Supplied records:
What follows belongs to an exercise in optimizing a design on an open flow for small area; a production flow would make more cautious choices. Where RTL was checked, it was by simulation tests only, not by an equivalence proof against the original. Power is estimated from default activity; no workload was simulated. No driver is modelled on the clock port, so clocking that relies on it looks cheaper here than on a real chip.

## CIC_Interpolator
module CIC_Interpolator 			(input wire 	   			clk,
								 			 input wire 	   			rst,
											 input wire signed [31:0] 	d_in,
											 output wire signed [31:0] 	d_out);
export LEC_CHECK = 0
export CAP_MARGIN = 20
export CORE_MARGIN = 2
export CORE_UTILIZATION = 40
export CTS_BUF_LIST = sky130_fd_sc_hd__clkbuf_16 sky130_fd_sc_hd__clkbuf_8
export CTS_CLUSTER_DIAMETER = 100
export CTS_CLUSTER_SIZE = 30
export SLEW_MARGIN = 20
create_clock -name core_clock -period 4.0 [get_ports {clk}]
standard.sh (not shown) runs the stock make flow with config.mk's settings and CLKGATE_MAP_FILE= SYNTH_SCRIPT=/design/flow/synth_recipe.tcl, a recipe that flattens the netlist after the stock synthesis.
==> flow/flow/run.sh <==
#!/bin/bash
# The standard layout (standard synthesis unchanged), except that the
# buffer placed on every input and output port is the plain buf_1 cell
# rather than the delay buffer the resizer would pick. The full output of
# the ORFS run goes to standard.log here; ORFS's own per-step logs are kept
# under orfs/logs.
set -o pipefail
export BUFFER_PORTS_ARGS="-buffer_cell sky130_fd_sc_hd__buf_1"
bash standard.sh > standard.log 2>&1
Change:
- CORE_UTILIZATION: 40 -> 65
- CTS_BUF_LIST: sky130_fd_sc_hd__clkbuf_16 sky130_fd_sc_hd__clkbuf_8 -> sky130_fd_sc_hd__clkbuf_16
Routed wire length came out higher by 5.0%.
Maximum frequency came out lower by 3.1%.
Sequential share of layout area came out higher by 0.99 points.
Flip-flop and latch count stays the same.
Power came out higher by 0.31%.
Clock-buffer cell count came out higher by 1.
Critical path depth came out higher by 1.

The task: Which lines in the records above contain the word "count"? Copy each one.

Answer box:
Flip-flop and latch count stays the same.
Clock-buffer cell count came out higher by 1.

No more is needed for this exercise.